Susceptibility to testicular germ-cell tumours in a 129.MOLF-Chr 19 chromosome substitution strain

Abstract
The identification of genes that control susceptibility to testicular germ-cell tumours (TGCTs), the most common cancer affecting young men1, has been difficult. In laboratory mice, TGCTs arise from primordial germ cells2,3 in only the 129 inbred strains4, and susceptibility is under multigenic control. The spontaneously arising mutation Ter (ref. 5) on mouse chromosome 18 (Refs 6,7) increases TGCT frequency5,8 on a 129/Sv background. We originally used Ter in genetic crosses to identify loci that control tumorigenesis. A genome scan of tumour-bearing progeny from backcrosses between the 129/Sv-Ter/+ and MOLF/Ei strains provided modest evidence that MOLF-derived alleles on chromosome 19 enhance development of bilateral TGCTs (ref. 9).
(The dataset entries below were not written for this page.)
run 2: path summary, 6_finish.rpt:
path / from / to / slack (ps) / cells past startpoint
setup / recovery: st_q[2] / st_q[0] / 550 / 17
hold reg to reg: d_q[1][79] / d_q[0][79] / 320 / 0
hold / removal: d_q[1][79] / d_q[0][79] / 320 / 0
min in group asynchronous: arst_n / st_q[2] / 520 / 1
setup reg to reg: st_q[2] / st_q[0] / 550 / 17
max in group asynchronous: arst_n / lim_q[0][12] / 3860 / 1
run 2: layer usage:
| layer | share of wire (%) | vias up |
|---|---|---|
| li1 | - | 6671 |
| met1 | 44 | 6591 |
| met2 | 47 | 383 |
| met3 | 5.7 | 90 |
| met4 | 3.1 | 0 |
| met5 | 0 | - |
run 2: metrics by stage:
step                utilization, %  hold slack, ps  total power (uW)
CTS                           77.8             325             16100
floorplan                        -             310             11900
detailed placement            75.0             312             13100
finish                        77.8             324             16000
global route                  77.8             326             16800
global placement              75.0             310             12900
This is an optimization exercise on Yosys and OpenROAD, whose aim is small area and a short achievable clock period, not a production implementation. Only simulation tests tie the RTL to the original design; equivalence was not proved. Power figures rest on the tool's default switching activity, not on a simulated workload.

==> violet <==
==> flow/design.v <==
module snake_engine (
  input  logic         clk,
  input  logic         rst,
  input  logic         start,
  input  logic         step,
  input  logic [1:0]   snake_dir,
  input  logic [6:0]   seed,
  output logic [299:0] field,
  output logic [6:0]   apple_pos,
  output logic         busy,
  output logic         game_over,
  output logic         won,
  output logic [7:0]   score
);
  logic        r_run, r_place, r_dead, r_win;
  logic [99:0] c0, c1, c2;                  
  logic [3:0]  hx, hy;                      
  logic [3:0]  tx, ty;                      
  logic [1:0]  r_dir;
  logic [3:0]  ax, ay;                      
  logic [15:0] r_lfsr;
  logic [6:0]  r_mod;                       
  logic [6:0]  r_score;                     
  function automatic logic [9:0] dec10(input logic [3:0] v);
    logic [9:0] o;
    for (int k = 0; k < 10; k++) o[k] = (v == 4'(k));
    dec10 = o;
  endfunction
  logic [9:0] hx1, hy1, tx1, ty1;
  assign hx1 = dec10(hx);
  assign hy1 = dec10(hy);
  assign tx1 = dec10(tx);
  assign ty1 = dec10(ty);
  logic [99:0] occ;
  logic [1:0] tcode;
  always_comb begin
    tcode = 2'd0;
    for (int i = 0; i < 100; i++)
      if (tx1[i % 10] && ty1[i / 10]) tcode = tcode | {c1[i], c0[i]};
  end
  logic [9:0] rowo, colo;
  always_comb begin
    rowo = 10'd0;
    colo = 10'd0;
    for (int i = 0; i < 100; i++) begin
      if (hy1[i / 10]) rowo[i % 10] = rowo[i % 10] | occ[i];
      if (hx1[i % 10]) colo[i / 10] = colo[i / 10] | occ[i];
    end
  end
  logic [3:0] nocc;
  always_comb begin
    nocc = 4'd0;
    for (int k = 0; k < 10; k++) begin
      if (k > 0 && hy1[k]) nocc[0] = nocc[0] | colo[k - 1];
      if (k < 9 && hx1[k]) nocc[1] = nocc[1] | rowo[k + 1];
      if (k < 9 && hy1[k]) nocc[2] = nocc[2] | colo[k + 1];
      if (k > 0 && hx1[k]) nocc[3] = nocc[3] | rowo[k - 1];
    end
  end
  logic [3:0] hxp, hxm, hyp, hym;
  assign hxp = hx + 4'd1;
  assign hxm = hx - 4'd1;
  assign hyp = hy + 4'd1;
  assign hym = hy - 4'd1;
  logic [3:0] oob, eat_d, tail_d, dead_d;
  assign oob    = {hx == 4'd0, hy == 4'd9, hx == 4'd9, hy == 4'd0};
  assign eat_d  = {ay == hy  && ax == hxm, ay == hyp && ax == hx,
                   ay == hy  && ax == hxp, ay == hym && ax == hx};
  assign tail_d = {ty == hy  && tx == hxm, ty == hyp && tx == hx,
                   ty == hy  && tx == hxp, ty == hym && tx == hx};
  assign dead_d = oob | (nocc & ~eat_d & ~tail_d);
  logic [1:0] w_dir;
  logic [3:0] dsel;
  logic       w_dead, w_eat, w_commit, w_grow, w_norm;
  logic [2:0] w_code;
  assign w_dir    = (snake_dir == (r_dir ^ 2'b10)) ? r_dir : snake_dir;
  assign dsel     = 4'b0001 << w_dir;
  assign w_dead   = |(dsel & dead_d);
  assign w_eat    = |(dsel & eat_d);
  assign w_commit = r_run && step && !start && !w_dead;
  assign w_grow   = w_commit && w_eat;
  assign w_norm   = w_commit && !w_eat;
  assign w_code   = {1'b0, w_dir} + 3'd1;
  logic [9:0] nx1, ny1;
  assign nx1 = dsel[1] ? {hx1[8:0], 1'b0} : dsel[3] ? {1'b0, hx1[9:1]} : hx1;
  assign ny1 = dsel[2] ? {hy1[8:0], 1'b0} : dsel[0] ? {1'b0, hy1[9:1]} : hy1;
  logic       p_free, p_full, p_last, p_on;
  assign p_free = ~|(rowo & hx1);
  assign p_full = (r_score == 7'd96);
  assign p_last = (hx == 4'd9) && (hy == 4'd9);
  assign p_on   = r_place && !start;
  logic [9:0] ux, uy, kx, ky, px1;
  assign ux  = (hx1 | nx1) & {10{w_commit}};
  assign uy  = hy1 | ny1;
  assign kx  = tx1 | {10{start}};                    
  assign ky  = (ty1 & {10{w_norm}}) | {10{start}};
  assign px1 = hy1 & {10{p_on}};
  function automatic logic [2:0] init_cell(input int i);
    logic [2:0] c;
    if ((i / 10) == 1 && (i % 10) >= 1 && (i % 10) <= 4) c = 3'd2;
    else if (i == 55)                                     c = 3'd5;
    else                                                  c = 3'd0;
    init_cell = c;
  endfunction
  logic [99:0] n0, n1, n2;
  for (genvar i = 0; i < 100; i++) begin : g_cell
    localparam int X = i % 10;
    localparam int Y = i / 10;
    snake_cell #(.INIT(init_cell(i))) u_cell (
      .ux(ux[X]), .uy(uy[Y]), .kx(kx[X]), .ky(ky[Y]), .px(hx1[X]), .py(px1[Y]),
      .start(start), .code(w_code),
      .c({c2[i], c1[i], c0[i]}), .nxt({n2[i], n1[i], n0[i]}), .occ(occ[i]));
    always_ff @(posedge clk or posedge rst) begin
      if (rst) begin
        c0[i] <= 1'b0;
        c1[i] <= 1'b0;
        c2[i] <= 1'b0;
      end else begin
        c0[i] <= n0[i];
        c1[i] <= n1[i];
        c2[i] <= n2[i];
      end
    end
    assign field[i*3 +: 3] = {c2[i], c1[i], c0[i]};
  end
  logic       fb;
  logic [8:0] mv, mv1;
  logic [6:0] mod_nxt, seed1;
  assign fb      = r_lfsr[15] ^ r_lfsr[13] ^ r_lfsr[12] ^ r_lfsr[10];
  assign mv      = {1'b0, r_mod, fb} + (r_lfsr[15] ? 9'd64 : 9'd0);
  assign mv1     = (mv >= 9'd200) ? mv - 9'd200 : mv;
  assign mod_nxt = (mv1 >= 9'd100) ? 7'(mv1 - 9'd100) : 7'(mv1);
  assign seed1   = (seed == 7'd0) ? 7'd1 : seed;
  logic [3:0] ntx, nty;
  always_comb begin
    ntx = tx;
    nty = ty;
    case (tcode)
      2'd1:    nty = ty - 4'd1;
      2'd2:    ntx = tx + 4'd1;
      2'd3:    nty = ty + 4'd1;
      default: ntx = tx - 4'd1;
    endcase
  end
  always_ff @(posedge clk or posedge rst) begin
    if (rst) begin
      r_run   <= 1'b0;
      r_place <= 1'b0;
      r_dead  <= 1'b0;
      r_win   <= 1'b0;
      r_lfsr  <= 16'd1;
      r_mod   <= 7'd1;
      ax      <= 4'd0;
      ay      <= 4'd0;
      r_score <= 7'd0;
    end else if (start) begin
      r_run   <= 1'b1;
      r_place <= 1'b0;
      r_dead  <= 1'b0;
      r_win   <= 1'b0;
      r_lfsr  <= {9'd0, seed1};
      r_mod   <= seed1;
      ax      <= 4'd5;
      ay      <= 4'd5;
      r_score <= 7'd0;
    end else begin
      r_lfsr <= {r_lfsr[14:0], fb};
      r_mod  <= mod_nxt;
      if (r_run && step) begin
        if (w_dead) begin
          r_run  <= 1'b0;
          r_dead <= 1'b1;
        end else if (w_eat) begin
          r_run   <= 1'b0;
          r_place <= 1'b1;
          r_score <= r_score + 7'd1;
        end
      end
      if (r_place) begin
        if (p_free) begin
          r_place <= 1'b0;
          r_run   <= 1'b1;
          ax      <= hx;
          ay      <= hy;
        end else if (p_full && p_last) begin
          r_place <= 1'b0;
          r_win   <= 1'b1;
        end
      end
    end
  end
  always_ff @(posedge clk) begin
    if (start) begin
      hx    <= 4'd4;
      hy    <= 4'd1;
      tx    <= 4'd1;
      ty    <= 4'd1;
      r_dir <= 2'd1;
    end else begin
      if (w_commit) r_dir <= w_dir;
      if (w_norm) begin
        hx <= dsel[1] ? hxp : dsel[3] ? hxm : hx;
        hy <= dsel[2] ? hyp : dsel[0] ? hym : hy;
        tx <= ntx;
        ty <= nty;
      end else if (w_grow) begin
        if (r_score == 7'd95) begin
          hx <= 4'd0;
          hy <= 4'd0;
        end else begin
          hx <= 4'(r_mod % 7'd10);
          hy <= 4'(r_mod / 7'd10);
        end
      end else if (r_place) begin
        if (p_free) begin
          hx <= ax;
          hy <= ay;
        end else if (hx == 4'd9) begin
          hx <= 4'd0;
          hy <= (hy == 4'd9) ? 4'd0 : hy + 4'd1;
        end else begin
          hx <= hx + 4'd1;
        end
      end
    end
  end
  assign apple_pos = 7'(ay * 7'd10) + 7'(ax);
  assign busy      = r_place;
  assign game_over = r_dead;
  assign won       = r_win;
  assign score     = {1'b0, r_score};
endmodule
Source: an optimization exercise on an open RTL-to-GDS flow (aim: small area and few clock cycles). Production flows keep margins and buffers that such runs may drop.
RTL that was checked went through simulation tests only; none was proved equivalent to the original.

before:
==> module axi_wr_top, before the edit <==
module axi_wr_top
(
    input  logic        clk,
    input  logic        rst_n,
    input  logic [3:0]  aw_id,
    input  logic [15:0] aw_addr,
    input  logic [7:0]  aw_len,
    input  logic [2:0]  aw_size,
    input  logic [1:0]  aw_burst,
    input  logic        aw_valid,
    output logic        aw_ready,
    input  logic [31:0] w_data,
    input  logic [3:0]  w_strb,
    input  logic        w_last,
    input  logic        w_valid,
    output logic        w_ready,
    output logic [3:0]  b_id,
    output logic [1:0]  b_resp,
    output logic        b_valid,
    input  logic        b_ready,
    output logic [3:0]  mem_id,
    output logic [15:0] mem_addr,
    output logic [31:0] mem_data,
    output logic [3:0]  mem_strb,
    output logic        mem_last,
    output logic        mem_boundary_err,
    output logic        mem_we,
    input  logic        mem_credit
);
    logic        d_valid;
    logic [3:0]  d_id;
    logic [15:0] d_addr;      
    logic [2:0]  d_size;
    logic        d_fixed;
    logic        d_berr;      
    logic [2:0]  owed;
    logic        bv;
    logic [3:0]  bid;
    logic        bslv;
    logic        credit_ok, b_free, beat, burst_done, aw_fire;
    logic [11:0] mask;
    logic [12:0] sum;
    assign credit_ok  = !owed[2] || mem_credit;
    assign b_free     = !bv || b_ready;
    assign beat       = d_valid && w_valid && credit_ok && (!w_last || b_free);
    assign burst_done = beat && w_last;
    assign aw_ready   = !d_valid || burst_done;
    assign aw_fire    = aw_valid && aw_ready;
    assign w_ready    = beat;
    assign mem_we     = beat;
    assign mask = 12'hfff << d_size;
    assign sum  = {1'b0, d_addr[11:0] | ~mask} + {12'd0, !d_fixed};
    always_ff @(posedge clk) begin
        if (aw_fire) begin
            d_id    <= aw_id;
            d_addr  <= aw_addr;
            d_size  <= aw_size;
            d_fixed <= (aw_burst == 2'b00);
            d_berr  <= 1'b0;
        end else if (beat) begin
            d_addr[11:0] <= (sum[11:0] | {12{sum[12]}}) & mask;
            d_berr       <= sum[12];
        end
        if (burst_done) begin
            bid  <= d_id;
            bslv <= (d_size > 3'd2);
        end
    end
    always_ff @(posedge clk or negedge rst_n) begin
        if (!rst_n) begin
            d_valid <= 1'b0;
            owed    <= 3'd0;
            bv      <= 1'b0;
        end else begin
            if (aw_fire)
                d_valid <= 1'b1;
            else if (burst_done)
                d_valid <= 1'b0;
            owed    <= owed + {2'b0, beat} - {2'b0, mem_credit};
            if (burst_done)
                bv <= 1'b1;
            else if (b_ready)
                bv <= 1'b0;
        end
    end
    assign mem_id           = d_id;
    assign mem_addr         = d_addr;
    assign mem_data         = w_data;
    assign mem_strb         = w_strb;
    assign mem_last         = w_last;
    assign mem_boundary_err = d_berr;
    assign b_valid          = bv;
    assign b_id             = bid;
    assign b_resp           = {bslv, 1'b0};
endmodule
clock: 5.0 ns
lec_check: 0
cap_margin: 20
core_margin: 2
core_utilization: 40
cts_buf_list: sky130_fd_sc_hd__clkbuf_4
slew_margin: 20
standard.sh (not shown) runs the stock make flow with config.mk's settings and CLKGATE_MAP_FILE= SYNTH_SCRIPT=/design/flow/synth_recipe.tcl, a recipe that flattens the netlist after the stock synthesis.
==> flow/flow/run.sh <==
#!/bin/bash
# Standard ORFS flow, with the port buffers inserted as the smallest buffer cell.
cp standard.sh standard_sh.txt
export BUFFER_PORTS_ARGS="-buffer_cell sky130_fd_sc_hd__buf_1"
bash standard.sh > standard.log 2>&1
Testbench counts of before, summed over its fixed seeds: cycles 42,784.
What after does differently from before at the input level:
--- a/flow/design.v
+++ b/flow/design.v
@@ -44,7 +44,7 @@
     logic [3:0]  bid;
     logic        bslv;
     logic        credit_ok, b_free, beat, burst_done, aw_fire;
-    logic [11:0] mask;
+    logic [11:0] base, step;
     logic [12:0] sum;
     assign credit_ok  = !owed[2] || mem_credit;
     assign b_free     = !bv || b_ready;
@@ -54,8 +54,8 @@
     assign aw_fire    = aw_valid && aw_ready;
     assign w_ready    = beat;
     assign mem_we     = beat;
-    assign mask = 12'hfff << d_size;
-    assign sum  = {1'b0, d_addr[11:0] | ~mask} + {12'd0, !d_fixed};
+    assign base = d_addr[11:0] & (12'hfff << d_size);
+    assign sum  = d_fixed ? {1'b0, base} : ({1'b0, d_addr[11:0] | ~(12'hfff << d_size)} + 13'd1);
     always_ff @(posedge clk) begin
         if (aw_fire) begin
             d_id    <= aw_id;
@@ -64,7 +64,7 @@
             d_fixed <= (aw_burst == 2'b00);
             d_berr  <= 1'b0;
         end else if (beat) begin
-            d_addr[11:0] <= (sum[11:0] | {12{sum[12]}}) & mask;
+            d_addr[11:0] <= sum[12] ? base : sum[11:0];
             d_berr       <= sum[12];
         end
         if (burst_done) begin
### Flow results
after closes out successfully: all stages finished, all timing, DRC and antenna checks passed. before: full flow OK, the timing, design-rule and antenna checks passed. Against before, the final cell area of after is higher. Looking at sequential share of layout area across after and before, the one that comes out higher is before. Delta (after minus before): via count now larger; number of vias per cell now larger; wire length of the first global-routing pass now larger; final cell count without fillers now larger. before has a higher clock-buffer cell count than after. Between after and before, the routed wirelength normalized by instance count is lower for before. In after, the global-route usage came out 0.94 points above the value in before. Looking only at via count of the first global-routing pass, and setting everything else aside, the higher value of after and before goes to after. Multi-input logic cell count, after vs before: up by more than 10%. Worst reg2reg path depth for after: 5 down relative to before.
Only the layout flow was run in after; the RTL was not checked for function there.

static timing again, ports no longer ideal:
No port has a modelled driver above. Below, the same layouts with a new extraction and two added sets of constraints. Step 1: set_driving_cell puts a clkbuf_16 on clk and a buf_2 on each other input, an assumption about the parent block. Step 2 times the ports against the registers' clock, not the clock port: input delays grow and output delays shrink by t, the midpoint of the rising clock arrivals with the driver on. Three values: ideal, step 1, step 2; two values: the first two.
| run | shift t [ns] | setup slack, ns | clock arrival spread, ns | worst slew at a driven data input, ns |
|---|---|---|---|---|
| before | 0.352 | 2.074 / 2.052 / 1.783 | 0.007 / 0.007 | 0.07 |
| after | 0.366 | 2.199 / 2.174 / 1.835 | 0.013 / 0.013 | 0.07 |
After both steps every run listed still meets setup and hold. The setup slack of after, which loses most, moves by -0.025 ns with the drivers and by -0.364 ns with both steps.
Background: an optimization exercise with open tools, aiming at small area and few clock cycles. Do not read the settings as production practice.
The RTL was checked by simulation tests, not by an equivalence proof against the original design.
Power figures rest on the tool's default switching activity, not on a simulated workload.

--- flow/config.mk ---
export PLATFORM = sky130hd
export DESIGN_NAME = pipeline_cpu
export DESIGN_NICKNAME = pipeline_cpu
export VERILOG_FILES = /design/flow/design.v
export SDC_FILE = /design/flow/constraint.sdc
export NUM_CORES = 4
export LEC_CHECK = 0
export CAP_MARGIN = 20
export CORE_MARGIN = 2
export CORE_UTILIZATION = 40
export SLEW_MARGIN = 20
export SYNTH_HIERARCHICAL = 1
--- flow/constraint.sdc ---
create_clock -name core_clock -period 8.5 [get_ports {clk}]
set_input_delay 1.7000 -clock core_clock [delete_from_list [all_inputs] [get_ports {clk}]]
set_output_delay 1.7000 -clock core_clock [all_outputs]
set_load 0.01 [all_outputs]
--- flow/design.v ---
package cpu_pkg;
    localparam int xlen = 32;
    localparam int reg_addr_width = 5;
    typedef logic [xlen-1:0] word_t;
    typedef logic [reg_addr_width-1:0] reg_addr_t;
    localparam logic [6:0] op_imm    = 7'b0010011;
    localparam logic [6:0] op_reg    = 7'b0110011;
    localparam logic [6:0] op_lui    = 7'b0110111;
    localparam logic [6:0] op_auipc  = 7'b0010111;
    localparam logic [6:0] op_jal    = 7'b1101111;
    localparam logic [6:0] op_branch = 7'b1100011;
endpackage
module register_file (
    input  logic [31:1] bits,
    input  logic [31:1] sel,
    output logic q
);
    assign q = |(bits & sel);
endmodule
module pipeline_cpu (
    input  logic clk,
    input  logic rst,
    output cpu_pkg::word_t imem_addr,
    input  cpu_pkg::word_t imem_data,
    output logic retire_valid,
    output cpu_pkg::word_t retire_pc,
    output cpu_pkg::reg_addr_t retire_rd,
    output cpu_pkg::word_t retire_data,
    output logic retire_illegal
);
    logic [29:0] pc_q;             
    cpu_pkg::word_t pc;
    logic [29:0] pc_inc;
    cpu_pkg::word_t instr;
    logic [6:0] opcode;
    logic [2:0] funct3;
    logic [4:0] rd, rs1_addr, rs2_addr;
    logic is_imm, is_reg, is_lui, is_auipc, is_jal, is_branch, is_alu;
    logic writes, illegal, sub;
    cpu_pkg::word_t imm_i, imm_u, imm_b, imm_j;
    assign pc = {pc_q, 2'b00};
    assign imem_addr = pc;
    assign pc_inc = pc_q + 30'd1;
    assign instr = imem_data;
    assign opcode = instr[6:0];
    assign rd = instr[11:7];
    assign funct3 = instr[14:12];
    assign rs1_addr = instr[19:15];
    assign rs2_addr = instr[24:20];
    assign is_imm = opcode == cpu_pkg::op_imm;
    assign is_reg = opcode == cpu_pkg::op_reg;
    assign is_lui = opcode == cpu_pkg::op_lui;
    assign is_auipc = opcode == cpu_pkg::op_auipc;
    assign is_jal = opcode == cpu_pkg::op_jal;
    assign is_branch = opcode == cpu_pkg::op_branch;
    assign is_alu = is_imm || is_reg;
    assign illegal = !(is_alu || is_lui || is_auipc || is_jal || is_branch);
    assign writes = (is_alu || is_lui || is_auipc || is_jal) && rd != 5'd0;
    assign imm_i = {{20{instr[31]}}, instr[31:20]};
    assign imm_u = {instr[31:12], 12'b0};
    assign imm_b = {{19{instr[31]}}, instr[31], instr[7], instr[30:25], instr[11:8], 1'b0};
    assign imm_j = {{11{instr[31]}}, instr[31], instr[19:12], instr[20], instr[30:21], 1'b0};
    cpu_pkg::word_t regs [1:31];
    logic [31:0] regs_t [32];      
    logic [31:1] sel1, sel2, wsel;
    cpu_pkg::word_t rs1_data, rs2_data, wdata;
    logic wen;
    always_comb begin
        for (int i = 1; i < 32; i++) begin
            sel1[i] = rs1_addr == 5'(i);
            sel2[i] = rs2_addr == 5'(i);
            wsel[i] = rst || (wen && rd == 5'(i));
        end
        for (int b = 0; b < 32; b++) begin
            regs_t[b][0] = 1'b0;
            for (int i = 1; i < 32; i++) regs_t[b][i] = regs[i][b];
        end
    end
    for (genvar b = 0; b < 32; b++) begin : g_read
        register_file u_rd1 (.bits(regs_t[b][31:1]), .sel(sel1), .q(rs1_data[b]));
        register_file u_rd2 (.bits(regs_t[b][31:1]), .sel(sel2), .q(rs2_data[b]));
    end
    always_ff @(posedge clk) begin
        for (int i = 1; i < 32; i++) begin
            if (wsel[i]) regs[i] <= wdata;
        end
    end
    cpu_pkg::word_t opb, add_b, sum, x_xor, sh_in, sh_out, sh_rev, result;
    logic slt, eq, taken;
    logic [4:0] shamt;
    function automatic cpu_pkg::word_t rev(input cpu_pkg::word_t v);
        for (int i = 0; i < 32; i++) rev[i] = v[31-i];
    endfunction
    assign opb = is_imm ? imm_i : rs2_data;
    assign sub = is_reg && (funct3 == 3'b010 || (funct3 == 3'b000 && instr[31:25] == 7'b0100000))
              || is_imm && funct3 == 3'b010;
    always_comb begin
        if (is_alu) add_b = opb;
        else if (is_jal) add_b = imm_j;
        else if (is_branch) add_b = imm_b;
        else add_b = imm_u;
    end
    assign sum = (is_alu ? rs1_data : pc) + (add_b ^ {32{sub}}) + 32'(sub);
    assign slt = (rs1_data[31] ^ opb[31]) ? rs1_data[31] : sum[31];
    assign x_xor = rs1_data ^ opb;
    assign eq = x_xor == '0;
    assign taken = is_jal || is_branch && (funct3 == 3'b000 && eq || funct3 == 3'b001 && !eq);
    assign shamt = opb[4:0];
    assign sh_in = (funct3 == 3'b001) ? rev(rs1_data) : rs1_data;
    assign sh_out = sh_in >> shamt;
    assign sh_rev = rev(sh_out);
    always_comb begin
        if (is_lui) result = imm_u;
        else if (is_jal) result = {pc_inc, 2'b00};
        else if (is_auipc) result = sum;
        else begin
            case (funct3)
                3'b001: result = sh_rev;
                3'b010: result = {31'b0, slt};
                3'b100: result = x_xor;
                3'b101: result = sh_out;
                3'b110: result = rs1_data | opb;
                3'b111: result = rs1_data & opb;
                default: result = sum;
            endcase
        end
    end
    assign wdata = (writes && !rst) ? result : '0;
    assign wen = writes;
    always_ff @(posedge clk) begin
        retire_valid <= !rst;
        if (rst) begin
            pc_q <= '0;
        end else begin
            pc_q <= taken ? sum[31:2] : pc_inc;
        end
        retire_pc <= pc;
        retire_rd <= writes ? rd : 5'd0;
        retire_data <= wdata;
        retire_illegal <= illegal;
    end
endmodule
To obtain independent evidence for linkage to the MOLF chromosome, we made an autosomal chromosome substitution strain (CSS; or 'consomic strain') in which chromosome 19 of 129/Sv+/+ was replaced by its MOLF-derived homologue. The unusually high frequency of TGCTs in this CSS (even in the absence of the Ter mutation) provides evidence confirming the genome survey results, identifies linkage for a naturally occurring strain variant allele that confers susceptibility to TGCTs and illustrates the power of CSSs in complex trait analysis.